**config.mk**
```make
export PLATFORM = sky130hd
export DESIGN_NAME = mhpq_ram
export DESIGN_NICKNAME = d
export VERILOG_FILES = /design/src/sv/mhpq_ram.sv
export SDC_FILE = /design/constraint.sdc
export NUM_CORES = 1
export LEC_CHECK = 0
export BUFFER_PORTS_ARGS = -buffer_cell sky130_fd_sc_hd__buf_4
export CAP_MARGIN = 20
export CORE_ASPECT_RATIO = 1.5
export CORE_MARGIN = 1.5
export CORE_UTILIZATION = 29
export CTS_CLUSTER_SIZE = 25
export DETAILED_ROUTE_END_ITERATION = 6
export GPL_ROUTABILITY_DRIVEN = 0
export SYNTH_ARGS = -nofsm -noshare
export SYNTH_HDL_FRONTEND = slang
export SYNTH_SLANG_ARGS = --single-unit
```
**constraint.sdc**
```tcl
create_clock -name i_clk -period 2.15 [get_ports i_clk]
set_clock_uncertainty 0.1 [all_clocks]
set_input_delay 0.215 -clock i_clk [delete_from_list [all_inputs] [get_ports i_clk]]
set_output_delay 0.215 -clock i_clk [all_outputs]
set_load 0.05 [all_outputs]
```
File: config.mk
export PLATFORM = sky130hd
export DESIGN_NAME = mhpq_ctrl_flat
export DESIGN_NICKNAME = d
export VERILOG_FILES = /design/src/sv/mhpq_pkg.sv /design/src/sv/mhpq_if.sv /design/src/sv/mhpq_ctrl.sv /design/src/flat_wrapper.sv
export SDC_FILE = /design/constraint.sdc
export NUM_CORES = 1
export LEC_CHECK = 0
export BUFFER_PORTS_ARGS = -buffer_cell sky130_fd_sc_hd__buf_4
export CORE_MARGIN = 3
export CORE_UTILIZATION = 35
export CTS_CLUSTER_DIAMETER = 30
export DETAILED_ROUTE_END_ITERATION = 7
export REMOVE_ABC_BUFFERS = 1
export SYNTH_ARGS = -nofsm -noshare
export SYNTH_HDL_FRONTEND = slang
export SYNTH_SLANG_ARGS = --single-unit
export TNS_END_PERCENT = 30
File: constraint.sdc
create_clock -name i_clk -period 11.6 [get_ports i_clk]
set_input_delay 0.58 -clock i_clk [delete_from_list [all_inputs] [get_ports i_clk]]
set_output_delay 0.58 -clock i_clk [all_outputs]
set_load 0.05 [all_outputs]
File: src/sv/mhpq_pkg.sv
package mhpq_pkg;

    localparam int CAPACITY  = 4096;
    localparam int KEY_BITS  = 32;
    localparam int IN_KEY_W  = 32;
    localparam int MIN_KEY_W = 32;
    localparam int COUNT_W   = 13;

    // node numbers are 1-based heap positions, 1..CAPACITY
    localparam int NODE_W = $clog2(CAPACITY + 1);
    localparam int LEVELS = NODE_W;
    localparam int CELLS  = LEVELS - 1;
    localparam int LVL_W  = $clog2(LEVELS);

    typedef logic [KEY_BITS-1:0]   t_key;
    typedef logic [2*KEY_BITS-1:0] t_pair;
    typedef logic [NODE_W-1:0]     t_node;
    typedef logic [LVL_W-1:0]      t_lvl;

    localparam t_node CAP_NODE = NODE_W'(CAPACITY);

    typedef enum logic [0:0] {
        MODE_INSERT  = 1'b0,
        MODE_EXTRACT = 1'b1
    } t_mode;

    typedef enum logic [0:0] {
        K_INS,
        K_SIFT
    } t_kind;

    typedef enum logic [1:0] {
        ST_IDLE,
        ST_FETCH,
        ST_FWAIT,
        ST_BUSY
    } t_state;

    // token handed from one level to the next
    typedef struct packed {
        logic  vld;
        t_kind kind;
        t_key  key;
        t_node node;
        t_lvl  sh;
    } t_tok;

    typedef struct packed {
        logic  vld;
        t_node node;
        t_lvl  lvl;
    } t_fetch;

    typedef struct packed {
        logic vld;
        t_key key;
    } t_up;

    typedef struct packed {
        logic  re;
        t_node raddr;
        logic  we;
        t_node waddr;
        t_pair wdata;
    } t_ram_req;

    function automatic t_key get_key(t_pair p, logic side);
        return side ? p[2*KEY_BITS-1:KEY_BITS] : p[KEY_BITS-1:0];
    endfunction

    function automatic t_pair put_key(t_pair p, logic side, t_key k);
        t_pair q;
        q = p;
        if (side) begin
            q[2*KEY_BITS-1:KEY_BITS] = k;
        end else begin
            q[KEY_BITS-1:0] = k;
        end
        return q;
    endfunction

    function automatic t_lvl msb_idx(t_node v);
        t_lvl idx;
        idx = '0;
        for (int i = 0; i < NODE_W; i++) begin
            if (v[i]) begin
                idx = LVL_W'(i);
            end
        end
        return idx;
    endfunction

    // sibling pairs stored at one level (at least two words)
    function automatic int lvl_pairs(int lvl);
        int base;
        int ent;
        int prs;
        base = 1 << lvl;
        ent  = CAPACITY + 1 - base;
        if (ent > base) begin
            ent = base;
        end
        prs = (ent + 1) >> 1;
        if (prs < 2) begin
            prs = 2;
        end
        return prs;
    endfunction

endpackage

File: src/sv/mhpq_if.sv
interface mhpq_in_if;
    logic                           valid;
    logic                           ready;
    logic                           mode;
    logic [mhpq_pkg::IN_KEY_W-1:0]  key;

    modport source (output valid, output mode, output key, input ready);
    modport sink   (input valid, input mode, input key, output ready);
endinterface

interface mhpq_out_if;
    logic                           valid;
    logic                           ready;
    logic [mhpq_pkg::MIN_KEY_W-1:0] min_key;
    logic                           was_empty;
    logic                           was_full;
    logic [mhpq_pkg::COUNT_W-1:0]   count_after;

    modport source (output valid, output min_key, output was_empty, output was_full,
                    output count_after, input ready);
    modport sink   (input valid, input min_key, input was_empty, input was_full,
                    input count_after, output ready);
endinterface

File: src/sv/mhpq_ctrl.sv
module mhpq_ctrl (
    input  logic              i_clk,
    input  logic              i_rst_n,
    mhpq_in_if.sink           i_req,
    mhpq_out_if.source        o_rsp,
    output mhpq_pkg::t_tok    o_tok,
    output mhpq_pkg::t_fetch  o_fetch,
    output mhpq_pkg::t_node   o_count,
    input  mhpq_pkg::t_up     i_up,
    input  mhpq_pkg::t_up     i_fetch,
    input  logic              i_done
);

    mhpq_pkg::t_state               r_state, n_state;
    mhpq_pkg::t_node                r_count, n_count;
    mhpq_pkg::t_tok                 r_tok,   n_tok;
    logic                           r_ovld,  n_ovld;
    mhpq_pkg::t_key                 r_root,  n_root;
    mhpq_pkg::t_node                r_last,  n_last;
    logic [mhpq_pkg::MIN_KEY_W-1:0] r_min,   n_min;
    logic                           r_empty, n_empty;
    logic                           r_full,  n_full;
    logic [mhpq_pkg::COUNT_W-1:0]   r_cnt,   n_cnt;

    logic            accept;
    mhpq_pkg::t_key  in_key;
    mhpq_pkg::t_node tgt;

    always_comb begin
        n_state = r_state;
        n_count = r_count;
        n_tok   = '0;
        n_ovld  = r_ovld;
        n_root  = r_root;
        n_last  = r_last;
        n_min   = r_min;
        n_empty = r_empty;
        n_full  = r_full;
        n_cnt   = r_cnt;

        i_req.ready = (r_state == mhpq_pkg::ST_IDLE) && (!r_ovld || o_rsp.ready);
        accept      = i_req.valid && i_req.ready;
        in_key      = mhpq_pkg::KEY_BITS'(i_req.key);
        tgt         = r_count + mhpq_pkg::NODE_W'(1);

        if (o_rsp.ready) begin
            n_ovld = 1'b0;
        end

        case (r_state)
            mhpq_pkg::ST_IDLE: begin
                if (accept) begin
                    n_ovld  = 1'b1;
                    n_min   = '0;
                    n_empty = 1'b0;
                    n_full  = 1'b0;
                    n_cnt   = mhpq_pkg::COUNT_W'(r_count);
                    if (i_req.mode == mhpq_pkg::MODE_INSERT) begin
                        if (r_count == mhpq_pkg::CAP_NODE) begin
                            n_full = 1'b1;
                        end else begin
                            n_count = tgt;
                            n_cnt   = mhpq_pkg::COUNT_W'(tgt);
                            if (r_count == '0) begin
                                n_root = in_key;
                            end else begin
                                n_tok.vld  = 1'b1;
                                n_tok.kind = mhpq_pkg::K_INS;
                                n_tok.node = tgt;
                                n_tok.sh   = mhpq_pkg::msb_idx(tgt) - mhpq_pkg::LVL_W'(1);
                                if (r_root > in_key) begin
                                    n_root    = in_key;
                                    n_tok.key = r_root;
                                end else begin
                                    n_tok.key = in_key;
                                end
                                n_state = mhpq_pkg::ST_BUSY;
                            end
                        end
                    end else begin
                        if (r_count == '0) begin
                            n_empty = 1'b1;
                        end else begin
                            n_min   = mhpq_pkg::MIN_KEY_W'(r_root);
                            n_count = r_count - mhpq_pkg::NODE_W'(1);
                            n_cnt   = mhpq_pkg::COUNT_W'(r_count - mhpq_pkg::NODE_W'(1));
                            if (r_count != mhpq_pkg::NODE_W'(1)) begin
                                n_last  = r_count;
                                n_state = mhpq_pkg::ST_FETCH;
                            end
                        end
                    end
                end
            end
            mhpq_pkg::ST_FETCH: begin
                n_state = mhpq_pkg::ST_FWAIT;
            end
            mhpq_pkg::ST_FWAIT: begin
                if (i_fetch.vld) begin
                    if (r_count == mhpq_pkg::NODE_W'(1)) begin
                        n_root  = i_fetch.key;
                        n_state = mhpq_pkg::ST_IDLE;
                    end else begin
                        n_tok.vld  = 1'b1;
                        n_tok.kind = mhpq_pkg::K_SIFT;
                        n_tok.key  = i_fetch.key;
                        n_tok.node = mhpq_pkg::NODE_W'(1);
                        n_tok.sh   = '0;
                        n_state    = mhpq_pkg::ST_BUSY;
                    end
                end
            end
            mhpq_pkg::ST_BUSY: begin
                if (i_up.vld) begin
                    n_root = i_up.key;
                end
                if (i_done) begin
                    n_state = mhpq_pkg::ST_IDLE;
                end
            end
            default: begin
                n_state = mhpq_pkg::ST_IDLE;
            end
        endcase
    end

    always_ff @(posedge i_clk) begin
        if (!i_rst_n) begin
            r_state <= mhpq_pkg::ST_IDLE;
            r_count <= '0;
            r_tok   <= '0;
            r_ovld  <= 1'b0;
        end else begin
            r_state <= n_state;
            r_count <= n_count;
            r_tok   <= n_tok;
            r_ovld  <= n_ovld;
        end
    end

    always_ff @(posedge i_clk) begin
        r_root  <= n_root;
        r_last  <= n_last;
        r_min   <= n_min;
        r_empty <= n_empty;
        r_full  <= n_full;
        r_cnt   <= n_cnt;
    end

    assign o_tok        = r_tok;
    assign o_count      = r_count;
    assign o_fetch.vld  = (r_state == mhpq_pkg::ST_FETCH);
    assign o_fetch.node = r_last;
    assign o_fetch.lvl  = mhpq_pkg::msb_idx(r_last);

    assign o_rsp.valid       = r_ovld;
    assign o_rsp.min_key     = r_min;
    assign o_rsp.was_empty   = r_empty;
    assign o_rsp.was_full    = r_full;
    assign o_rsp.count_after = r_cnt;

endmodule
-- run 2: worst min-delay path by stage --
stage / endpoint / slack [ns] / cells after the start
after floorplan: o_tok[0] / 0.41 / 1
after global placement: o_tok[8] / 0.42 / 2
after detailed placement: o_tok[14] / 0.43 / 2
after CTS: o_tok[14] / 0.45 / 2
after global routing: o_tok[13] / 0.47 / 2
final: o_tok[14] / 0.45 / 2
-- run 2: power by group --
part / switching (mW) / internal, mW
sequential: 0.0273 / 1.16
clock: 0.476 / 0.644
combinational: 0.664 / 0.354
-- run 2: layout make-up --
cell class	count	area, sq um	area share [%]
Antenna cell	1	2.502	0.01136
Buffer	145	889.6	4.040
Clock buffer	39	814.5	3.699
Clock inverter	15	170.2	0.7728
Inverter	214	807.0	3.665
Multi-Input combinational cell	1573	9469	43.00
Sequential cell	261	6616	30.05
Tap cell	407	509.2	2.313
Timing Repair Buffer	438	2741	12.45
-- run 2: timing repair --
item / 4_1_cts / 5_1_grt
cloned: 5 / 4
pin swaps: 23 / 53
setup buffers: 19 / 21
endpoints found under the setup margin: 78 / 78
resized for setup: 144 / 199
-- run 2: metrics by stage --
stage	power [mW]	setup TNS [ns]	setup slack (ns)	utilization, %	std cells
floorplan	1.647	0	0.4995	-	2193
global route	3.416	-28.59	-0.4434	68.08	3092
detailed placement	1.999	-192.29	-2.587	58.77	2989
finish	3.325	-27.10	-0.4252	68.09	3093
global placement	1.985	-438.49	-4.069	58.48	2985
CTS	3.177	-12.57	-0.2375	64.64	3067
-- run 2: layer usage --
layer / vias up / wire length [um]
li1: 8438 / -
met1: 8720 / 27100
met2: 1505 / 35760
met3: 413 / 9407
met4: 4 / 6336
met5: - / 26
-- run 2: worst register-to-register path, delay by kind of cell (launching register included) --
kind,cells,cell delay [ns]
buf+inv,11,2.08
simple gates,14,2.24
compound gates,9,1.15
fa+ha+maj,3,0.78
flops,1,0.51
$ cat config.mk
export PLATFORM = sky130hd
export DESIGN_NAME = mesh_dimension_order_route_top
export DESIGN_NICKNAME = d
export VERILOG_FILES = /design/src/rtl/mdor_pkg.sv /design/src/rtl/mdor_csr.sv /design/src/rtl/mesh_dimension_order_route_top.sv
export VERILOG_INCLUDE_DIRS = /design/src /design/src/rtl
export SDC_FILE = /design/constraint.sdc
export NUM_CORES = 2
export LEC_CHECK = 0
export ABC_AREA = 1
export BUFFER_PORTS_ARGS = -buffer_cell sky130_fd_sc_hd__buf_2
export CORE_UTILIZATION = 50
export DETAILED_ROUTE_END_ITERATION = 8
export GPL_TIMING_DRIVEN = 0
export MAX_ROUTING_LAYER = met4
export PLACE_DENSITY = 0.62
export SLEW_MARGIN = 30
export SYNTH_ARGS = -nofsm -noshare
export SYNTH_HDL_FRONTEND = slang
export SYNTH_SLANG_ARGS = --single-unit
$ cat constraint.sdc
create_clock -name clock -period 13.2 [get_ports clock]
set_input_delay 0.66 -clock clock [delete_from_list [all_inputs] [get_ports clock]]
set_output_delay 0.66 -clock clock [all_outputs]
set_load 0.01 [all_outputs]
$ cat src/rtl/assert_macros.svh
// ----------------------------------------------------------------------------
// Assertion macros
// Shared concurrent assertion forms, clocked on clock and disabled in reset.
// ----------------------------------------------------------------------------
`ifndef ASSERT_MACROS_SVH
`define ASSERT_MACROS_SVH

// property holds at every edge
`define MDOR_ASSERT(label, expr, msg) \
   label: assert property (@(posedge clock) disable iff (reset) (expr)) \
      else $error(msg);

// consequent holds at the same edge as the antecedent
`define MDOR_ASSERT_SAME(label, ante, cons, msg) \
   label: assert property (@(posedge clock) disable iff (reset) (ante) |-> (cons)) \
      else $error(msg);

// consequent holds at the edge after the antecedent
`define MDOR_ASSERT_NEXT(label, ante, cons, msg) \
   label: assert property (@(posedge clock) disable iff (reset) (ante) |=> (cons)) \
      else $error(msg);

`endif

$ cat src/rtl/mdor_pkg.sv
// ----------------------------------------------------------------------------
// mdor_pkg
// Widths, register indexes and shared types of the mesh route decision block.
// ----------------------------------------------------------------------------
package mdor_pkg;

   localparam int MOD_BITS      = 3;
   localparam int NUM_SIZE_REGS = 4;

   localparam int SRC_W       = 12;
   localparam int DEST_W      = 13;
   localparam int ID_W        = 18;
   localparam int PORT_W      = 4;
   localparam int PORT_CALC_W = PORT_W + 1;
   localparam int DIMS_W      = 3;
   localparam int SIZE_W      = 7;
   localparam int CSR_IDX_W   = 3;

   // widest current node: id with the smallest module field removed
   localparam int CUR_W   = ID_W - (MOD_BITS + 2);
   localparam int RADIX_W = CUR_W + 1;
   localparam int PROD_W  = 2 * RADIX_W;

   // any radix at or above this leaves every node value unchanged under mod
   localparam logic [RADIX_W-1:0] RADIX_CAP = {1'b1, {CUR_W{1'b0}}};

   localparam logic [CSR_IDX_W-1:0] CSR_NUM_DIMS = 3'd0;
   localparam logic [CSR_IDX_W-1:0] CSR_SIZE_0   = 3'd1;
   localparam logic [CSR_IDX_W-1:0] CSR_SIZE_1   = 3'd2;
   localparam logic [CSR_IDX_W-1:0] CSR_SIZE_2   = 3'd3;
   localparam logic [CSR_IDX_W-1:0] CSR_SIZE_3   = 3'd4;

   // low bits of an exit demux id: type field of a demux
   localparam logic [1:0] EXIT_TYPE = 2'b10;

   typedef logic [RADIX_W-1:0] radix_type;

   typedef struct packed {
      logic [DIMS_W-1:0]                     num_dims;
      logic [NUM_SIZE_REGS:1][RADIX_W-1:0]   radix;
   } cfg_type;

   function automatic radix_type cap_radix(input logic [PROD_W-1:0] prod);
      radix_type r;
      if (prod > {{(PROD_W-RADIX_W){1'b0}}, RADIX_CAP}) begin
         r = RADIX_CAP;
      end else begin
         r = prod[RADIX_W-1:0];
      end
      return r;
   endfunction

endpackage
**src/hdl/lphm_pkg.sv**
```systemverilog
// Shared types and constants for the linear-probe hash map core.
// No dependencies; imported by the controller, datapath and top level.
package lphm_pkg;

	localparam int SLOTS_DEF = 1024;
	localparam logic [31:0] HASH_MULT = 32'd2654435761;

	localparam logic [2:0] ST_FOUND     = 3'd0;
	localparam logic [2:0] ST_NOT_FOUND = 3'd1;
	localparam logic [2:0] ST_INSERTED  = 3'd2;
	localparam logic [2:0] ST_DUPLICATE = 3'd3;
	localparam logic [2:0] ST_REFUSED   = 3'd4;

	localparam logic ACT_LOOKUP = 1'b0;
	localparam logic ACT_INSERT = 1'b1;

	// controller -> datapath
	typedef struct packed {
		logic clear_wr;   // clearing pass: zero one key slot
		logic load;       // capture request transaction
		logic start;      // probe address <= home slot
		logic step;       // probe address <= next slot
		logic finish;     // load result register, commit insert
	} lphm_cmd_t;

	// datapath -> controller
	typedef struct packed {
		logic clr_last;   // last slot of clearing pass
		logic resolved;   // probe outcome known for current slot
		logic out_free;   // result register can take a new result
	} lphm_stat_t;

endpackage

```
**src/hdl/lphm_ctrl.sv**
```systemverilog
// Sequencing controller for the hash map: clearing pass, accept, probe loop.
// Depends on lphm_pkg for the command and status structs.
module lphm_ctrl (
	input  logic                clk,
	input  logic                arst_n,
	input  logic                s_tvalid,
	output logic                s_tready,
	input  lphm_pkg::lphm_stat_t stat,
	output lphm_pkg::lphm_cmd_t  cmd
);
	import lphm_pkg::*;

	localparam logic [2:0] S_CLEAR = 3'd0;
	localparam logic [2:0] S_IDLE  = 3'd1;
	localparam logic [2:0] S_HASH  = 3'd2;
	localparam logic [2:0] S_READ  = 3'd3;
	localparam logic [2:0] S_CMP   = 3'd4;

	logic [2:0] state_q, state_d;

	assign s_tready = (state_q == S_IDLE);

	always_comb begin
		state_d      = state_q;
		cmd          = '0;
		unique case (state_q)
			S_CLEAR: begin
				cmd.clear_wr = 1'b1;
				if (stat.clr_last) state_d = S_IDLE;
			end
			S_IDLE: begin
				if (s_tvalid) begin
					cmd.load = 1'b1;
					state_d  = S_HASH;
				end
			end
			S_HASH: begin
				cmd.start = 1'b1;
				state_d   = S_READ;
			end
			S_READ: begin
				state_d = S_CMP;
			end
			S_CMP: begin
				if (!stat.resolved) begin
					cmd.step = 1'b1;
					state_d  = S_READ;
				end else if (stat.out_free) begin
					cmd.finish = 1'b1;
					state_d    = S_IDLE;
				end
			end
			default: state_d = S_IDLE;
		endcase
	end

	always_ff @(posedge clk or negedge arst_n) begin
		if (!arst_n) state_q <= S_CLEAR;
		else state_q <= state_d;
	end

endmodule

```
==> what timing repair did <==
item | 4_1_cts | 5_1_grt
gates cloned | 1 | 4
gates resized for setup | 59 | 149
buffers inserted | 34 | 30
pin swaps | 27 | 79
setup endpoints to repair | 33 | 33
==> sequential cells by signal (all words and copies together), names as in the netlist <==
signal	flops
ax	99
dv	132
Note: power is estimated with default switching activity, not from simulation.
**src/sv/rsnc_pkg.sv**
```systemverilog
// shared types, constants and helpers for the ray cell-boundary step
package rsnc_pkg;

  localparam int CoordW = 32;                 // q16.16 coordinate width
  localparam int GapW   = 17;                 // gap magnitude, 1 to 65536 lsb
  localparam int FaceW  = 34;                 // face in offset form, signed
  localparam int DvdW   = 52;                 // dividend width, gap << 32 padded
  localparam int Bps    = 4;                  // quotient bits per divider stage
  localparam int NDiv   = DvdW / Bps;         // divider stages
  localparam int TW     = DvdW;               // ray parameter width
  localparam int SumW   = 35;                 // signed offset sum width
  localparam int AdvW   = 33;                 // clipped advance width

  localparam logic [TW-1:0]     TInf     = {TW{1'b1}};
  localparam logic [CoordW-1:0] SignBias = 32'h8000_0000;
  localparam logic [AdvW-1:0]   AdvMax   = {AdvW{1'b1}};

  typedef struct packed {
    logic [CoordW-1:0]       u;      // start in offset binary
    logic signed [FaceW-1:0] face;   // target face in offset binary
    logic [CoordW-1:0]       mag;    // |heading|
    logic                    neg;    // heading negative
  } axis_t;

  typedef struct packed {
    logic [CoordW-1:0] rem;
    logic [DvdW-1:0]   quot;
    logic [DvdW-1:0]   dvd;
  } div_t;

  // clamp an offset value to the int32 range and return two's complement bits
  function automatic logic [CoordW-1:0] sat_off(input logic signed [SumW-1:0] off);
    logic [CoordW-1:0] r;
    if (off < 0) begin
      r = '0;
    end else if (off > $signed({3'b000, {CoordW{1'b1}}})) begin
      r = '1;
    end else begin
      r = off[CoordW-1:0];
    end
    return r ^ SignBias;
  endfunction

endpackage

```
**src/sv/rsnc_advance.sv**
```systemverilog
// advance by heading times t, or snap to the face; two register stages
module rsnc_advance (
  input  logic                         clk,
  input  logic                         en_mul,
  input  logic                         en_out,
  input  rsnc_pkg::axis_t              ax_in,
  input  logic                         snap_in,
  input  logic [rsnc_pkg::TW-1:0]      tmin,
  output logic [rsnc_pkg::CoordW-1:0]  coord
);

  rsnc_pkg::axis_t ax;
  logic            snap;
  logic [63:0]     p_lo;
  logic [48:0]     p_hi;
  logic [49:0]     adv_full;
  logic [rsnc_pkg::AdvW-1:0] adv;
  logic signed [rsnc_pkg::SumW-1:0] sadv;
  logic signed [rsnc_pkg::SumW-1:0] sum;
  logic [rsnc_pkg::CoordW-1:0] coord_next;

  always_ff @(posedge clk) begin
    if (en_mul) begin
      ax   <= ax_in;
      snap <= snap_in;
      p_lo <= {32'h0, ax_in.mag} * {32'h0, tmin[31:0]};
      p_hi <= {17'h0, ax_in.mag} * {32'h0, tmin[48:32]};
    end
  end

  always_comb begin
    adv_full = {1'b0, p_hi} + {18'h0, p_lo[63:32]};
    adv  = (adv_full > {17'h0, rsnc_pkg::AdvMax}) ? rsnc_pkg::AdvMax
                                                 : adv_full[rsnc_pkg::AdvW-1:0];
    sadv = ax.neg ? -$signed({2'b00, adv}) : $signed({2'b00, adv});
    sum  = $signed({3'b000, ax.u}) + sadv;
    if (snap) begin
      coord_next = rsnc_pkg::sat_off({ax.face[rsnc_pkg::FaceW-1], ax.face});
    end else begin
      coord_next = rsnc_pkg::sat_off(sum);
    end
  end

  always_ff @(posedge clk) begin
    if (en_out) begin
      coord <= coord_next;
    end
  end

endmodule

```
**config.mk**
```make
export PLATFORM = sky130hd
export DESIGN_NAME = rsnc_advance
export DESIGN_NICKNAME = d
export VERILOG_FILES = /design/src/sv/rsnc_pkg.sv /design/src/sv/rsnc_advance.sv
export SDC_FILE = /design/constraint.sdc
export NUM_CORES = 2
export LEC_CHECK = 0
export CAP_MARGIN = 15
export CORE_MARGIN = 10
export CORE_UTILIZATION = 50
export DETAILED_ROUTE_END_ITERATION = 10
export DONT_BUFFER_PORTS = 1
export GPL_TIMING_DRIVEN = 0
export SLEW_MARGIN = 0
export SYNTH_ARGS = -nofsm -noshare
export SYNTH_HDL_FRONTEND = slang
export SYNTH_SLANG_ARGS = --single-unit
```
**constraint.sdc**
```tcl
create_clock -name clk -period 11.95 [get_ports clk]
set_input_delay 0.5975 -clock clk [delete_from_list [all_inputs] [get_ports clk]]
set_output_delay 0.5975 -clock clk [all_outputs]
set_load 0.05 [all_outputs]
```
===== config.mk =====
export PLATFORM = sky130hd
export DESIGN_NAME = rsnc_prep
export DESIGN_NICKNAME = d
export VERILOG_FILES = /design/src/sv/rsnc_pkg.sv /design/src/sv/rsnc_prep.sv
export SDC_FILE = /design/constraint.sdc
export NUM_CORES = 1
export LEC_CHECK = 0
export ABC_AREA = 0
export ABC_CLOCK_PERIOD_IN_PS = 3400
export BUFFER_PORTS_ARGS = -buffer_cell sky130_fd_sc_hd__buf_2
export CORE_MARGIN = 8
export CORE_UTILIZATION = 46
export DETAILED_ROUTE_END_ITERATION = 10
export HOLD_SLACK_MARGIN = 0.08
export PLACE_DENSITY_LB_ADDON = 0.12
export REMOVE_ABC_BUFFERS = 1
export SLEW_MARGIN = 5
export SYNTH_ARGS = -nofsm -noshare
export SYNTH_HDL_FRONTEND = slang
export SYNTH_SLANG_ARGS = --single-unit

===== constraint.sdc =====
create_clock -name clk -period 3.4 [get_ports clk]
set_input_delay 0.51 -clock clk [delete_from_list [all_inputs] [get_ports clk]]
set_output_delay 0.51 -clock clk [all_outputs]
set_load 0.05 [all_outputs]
= = = = = = =
PROBLEM TO SOLVE: Every line that contains "value" should be copied out of the data.

TASK SOLUTION:
   // any radix at or above this leaves every node value unchanged under mod
  // clamp an offset value to the int32 range and return two's complement bits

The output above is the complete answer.